*** RECORD SET ***
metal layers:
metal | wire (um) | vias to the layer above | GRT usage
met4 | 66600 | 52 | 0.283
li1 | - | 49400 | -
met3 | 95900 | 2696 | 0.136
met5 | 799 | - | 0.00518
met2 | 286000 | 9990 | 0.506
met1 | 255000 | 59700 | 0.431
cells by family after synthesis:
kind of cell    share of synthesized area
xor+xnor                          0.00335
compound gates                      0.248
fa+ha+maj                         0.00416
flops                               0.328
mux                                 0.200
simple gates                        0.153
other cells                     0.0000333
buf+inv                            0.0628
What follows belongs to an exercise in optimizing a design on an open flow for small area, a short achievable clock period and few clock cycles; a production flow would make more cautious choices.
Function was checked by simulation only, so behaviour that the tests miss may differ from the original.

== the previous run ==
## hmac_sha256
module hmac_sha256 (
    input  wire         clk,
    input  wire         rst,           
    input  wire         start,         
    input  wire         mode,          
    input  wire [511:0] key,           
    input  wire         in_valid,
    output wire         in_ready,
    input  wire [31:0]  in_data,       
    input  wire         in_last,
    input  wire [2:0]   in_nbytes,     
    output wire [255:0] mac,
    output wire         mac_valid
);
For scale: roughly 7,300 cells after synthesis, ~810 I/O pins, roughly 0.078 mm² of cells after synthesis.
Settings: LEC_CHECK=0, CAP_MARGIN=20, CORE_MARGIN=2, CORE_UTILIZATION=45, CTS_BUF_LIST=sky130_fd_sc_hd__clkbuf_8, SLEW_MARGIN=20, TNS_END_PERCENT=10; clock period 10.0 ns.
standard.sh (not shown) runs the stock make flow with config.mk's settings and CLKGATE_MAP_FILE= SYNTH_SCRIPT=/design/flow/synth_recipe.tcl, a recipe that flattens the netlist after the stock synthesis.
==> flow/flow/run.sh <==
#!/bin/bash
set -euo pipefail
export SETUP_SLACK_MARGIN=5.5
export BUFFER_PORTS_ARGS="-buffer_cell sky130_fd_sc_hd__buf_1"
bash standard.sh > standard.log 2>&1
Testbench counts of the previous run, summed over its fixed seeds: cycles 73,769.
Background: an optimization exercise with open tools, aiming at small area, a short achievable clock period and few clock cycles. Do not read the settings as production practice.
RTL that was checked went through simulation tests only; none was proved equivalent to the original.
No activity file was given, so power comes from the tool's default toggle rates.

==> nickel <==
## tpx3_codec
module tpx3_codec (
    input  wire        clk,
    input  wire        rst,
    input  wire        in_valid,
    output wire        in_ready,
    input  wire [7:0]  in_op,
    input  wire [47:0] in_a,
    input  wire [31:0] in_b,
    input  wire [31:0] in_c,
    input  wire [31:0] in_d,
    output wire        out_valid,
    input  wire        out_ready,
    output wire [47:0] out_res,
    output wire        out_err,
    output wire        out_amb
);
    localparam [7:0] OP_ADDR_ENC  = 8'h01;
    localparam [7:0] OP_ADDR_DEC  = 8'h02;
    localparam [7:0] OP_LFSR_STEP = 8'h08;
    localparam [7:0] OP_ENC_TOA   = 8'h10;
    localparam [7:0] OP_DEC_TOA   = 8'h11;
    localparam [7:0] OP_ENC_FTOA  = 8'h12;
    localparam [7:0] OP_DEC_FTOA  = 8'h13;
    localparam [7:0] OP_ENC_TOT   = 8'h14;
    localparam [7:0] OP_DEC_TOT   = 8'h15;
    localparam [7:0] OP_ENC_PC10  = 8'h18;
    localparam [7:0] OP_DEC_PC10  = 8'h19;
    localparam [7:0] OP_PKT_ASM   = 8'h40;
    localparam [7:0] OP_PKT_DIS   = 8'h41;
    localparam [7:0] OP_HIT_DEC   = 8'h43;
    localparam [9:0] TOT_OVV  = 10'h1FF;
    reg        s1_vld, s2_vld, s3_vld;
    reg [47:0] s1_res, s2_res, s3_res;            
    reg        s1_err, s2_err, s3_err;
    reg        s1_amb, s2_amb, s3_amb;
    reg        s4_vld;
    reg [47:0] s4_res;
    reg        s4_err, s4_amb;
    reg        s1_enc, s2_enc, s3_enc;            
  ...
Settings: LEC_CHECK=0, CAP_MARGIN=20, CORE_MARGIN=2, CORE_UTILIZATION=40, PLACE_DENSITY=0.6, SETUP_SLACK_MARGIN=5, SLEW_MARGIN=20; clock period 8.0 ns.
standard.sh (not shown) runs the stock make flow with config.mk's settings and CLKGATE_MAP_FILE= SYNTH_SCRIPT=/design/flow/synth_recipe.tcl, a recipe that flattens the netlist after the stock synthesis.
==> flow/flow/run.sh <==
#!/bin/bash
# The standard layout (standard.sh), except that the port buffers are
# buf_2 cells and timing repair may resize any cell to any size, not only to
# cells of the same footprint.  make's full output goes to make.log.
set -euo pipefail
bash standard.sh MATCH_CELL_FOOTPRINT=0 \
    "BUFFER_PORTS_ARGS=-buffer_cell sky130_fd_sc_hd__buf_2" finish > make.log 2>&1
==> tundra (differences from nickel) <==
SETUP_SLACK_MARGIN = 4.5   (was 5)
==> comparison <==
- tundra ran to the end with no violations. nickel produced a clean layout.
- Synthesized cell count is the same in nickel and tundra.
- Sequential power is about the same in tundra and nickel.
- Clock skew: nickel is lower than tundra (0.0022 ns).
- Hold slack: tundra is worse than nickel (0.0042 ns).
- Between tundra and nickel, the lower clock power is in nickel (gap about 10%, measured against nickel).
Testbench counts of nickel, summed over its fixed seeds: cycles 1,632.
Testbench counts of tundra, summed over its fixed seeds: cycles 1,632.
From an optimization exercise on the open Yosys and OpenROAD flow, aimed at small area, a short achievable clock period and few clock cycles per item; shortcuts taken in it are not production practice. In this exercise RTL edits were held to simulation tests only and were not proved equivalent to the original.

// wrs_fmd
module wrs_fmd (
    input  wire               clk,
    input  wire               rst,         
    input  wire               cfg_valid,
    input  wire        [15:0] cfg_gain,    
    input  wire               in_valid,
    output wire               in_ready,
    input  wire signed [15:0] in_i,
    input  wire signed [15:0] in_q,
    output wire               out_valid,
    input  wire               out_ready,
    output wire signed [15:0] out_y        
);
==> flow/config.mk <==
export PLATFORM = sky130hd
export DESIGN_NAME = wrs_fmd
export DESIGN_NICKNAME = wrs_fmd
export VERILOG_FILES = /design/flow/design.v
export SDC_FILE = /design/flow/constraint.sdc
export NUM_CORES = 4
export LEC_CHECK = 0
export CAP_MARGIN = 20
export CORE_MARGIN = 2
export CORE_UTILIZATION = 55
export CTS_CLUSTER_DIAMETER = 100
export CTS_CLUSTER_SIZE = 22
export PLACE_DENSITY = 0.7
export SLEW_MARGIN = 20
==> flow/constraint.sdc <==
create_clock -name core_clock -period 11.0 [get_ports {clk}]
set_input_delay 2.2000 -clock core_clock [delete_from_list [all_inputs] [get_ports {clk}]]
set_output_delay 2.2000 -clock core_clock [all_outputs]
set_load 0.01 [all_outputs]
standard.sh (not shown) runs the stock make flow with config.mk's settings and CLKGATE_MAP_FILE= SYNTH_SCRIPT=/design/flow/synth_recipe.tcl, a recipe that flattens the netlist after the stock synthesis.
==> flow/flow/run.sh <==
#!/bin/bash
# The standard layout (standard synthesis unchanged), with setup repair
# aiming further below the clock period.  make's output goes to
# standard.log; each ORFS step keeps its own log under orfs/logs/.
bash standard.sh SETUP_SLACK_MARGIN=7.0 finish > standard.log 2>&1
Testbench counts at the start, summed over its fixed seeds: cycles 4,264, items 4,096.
*** End of RECORD SET ***
*** RECORD SET ***
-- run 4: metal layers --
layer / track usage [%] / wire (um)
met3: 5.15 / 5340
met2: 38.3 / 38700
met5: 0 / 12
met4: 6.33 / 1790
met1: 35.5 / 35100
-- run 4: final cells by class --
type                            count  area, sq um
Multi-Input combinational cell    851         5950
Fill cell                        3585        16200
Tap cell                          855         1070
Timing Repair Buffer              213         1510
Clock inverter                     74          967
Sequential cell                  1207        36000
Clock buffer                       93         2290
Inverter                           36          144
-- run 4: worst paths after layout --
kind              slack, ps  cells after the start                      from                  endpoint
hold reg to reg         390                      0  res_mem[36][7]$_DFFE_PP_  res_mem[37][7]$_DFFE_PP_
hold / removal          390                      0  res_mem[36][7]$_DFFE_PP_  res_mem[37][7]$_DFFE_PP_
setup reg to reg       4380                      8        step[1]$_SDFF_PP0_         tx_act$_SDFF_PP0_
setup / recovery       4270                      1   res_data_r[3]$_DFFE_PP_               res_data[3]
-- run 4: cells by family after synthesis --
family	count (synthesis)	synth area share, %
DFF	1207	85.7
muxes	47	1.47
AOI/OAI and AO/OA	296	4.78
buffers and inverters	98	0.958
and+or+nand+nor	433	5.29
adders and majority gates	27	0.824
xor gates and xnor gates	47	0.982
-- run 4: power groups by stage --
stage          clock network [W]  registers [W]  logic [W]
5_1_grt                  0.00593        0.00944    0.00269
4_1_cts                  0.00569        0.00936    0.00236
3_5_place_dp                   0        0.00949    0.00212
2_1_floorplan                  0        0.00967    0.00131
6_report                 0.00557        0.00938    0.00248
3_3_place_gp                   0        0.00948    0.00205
*** End of RECORD SET ***
*** RECORD SET ***
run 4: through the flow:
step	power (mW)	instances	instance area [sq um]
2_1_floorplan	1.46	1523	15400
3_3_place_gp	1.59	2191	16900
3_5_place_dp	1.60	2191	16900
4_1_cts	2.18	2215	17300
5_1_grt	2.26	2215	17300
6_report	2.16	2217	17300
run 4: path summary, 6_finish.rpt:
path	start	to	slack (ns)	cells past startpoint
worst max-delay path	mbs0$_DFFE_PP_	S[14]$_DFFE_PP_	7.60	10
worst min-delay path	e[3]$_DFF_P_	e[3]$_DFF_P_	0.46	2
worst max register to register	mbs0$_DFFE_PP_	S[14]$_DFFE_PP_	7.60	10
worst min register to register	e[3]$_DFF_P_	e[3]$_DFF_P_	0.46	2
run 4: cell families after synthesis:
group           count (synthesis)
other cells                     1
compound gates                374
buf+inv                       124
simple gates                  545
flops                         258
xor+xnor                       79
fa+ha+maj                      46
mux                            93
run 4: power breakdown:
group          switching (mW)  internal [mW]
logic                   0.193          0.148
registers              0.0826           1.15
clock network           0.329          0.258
*** End of RECORD SET ***
## THE PROBLEM
Copy the lines from the entries above in which the word "network" appears.

## RESULT
stage          clock network [W]  registers [W]  logic [W]
clock network           0.329          0.258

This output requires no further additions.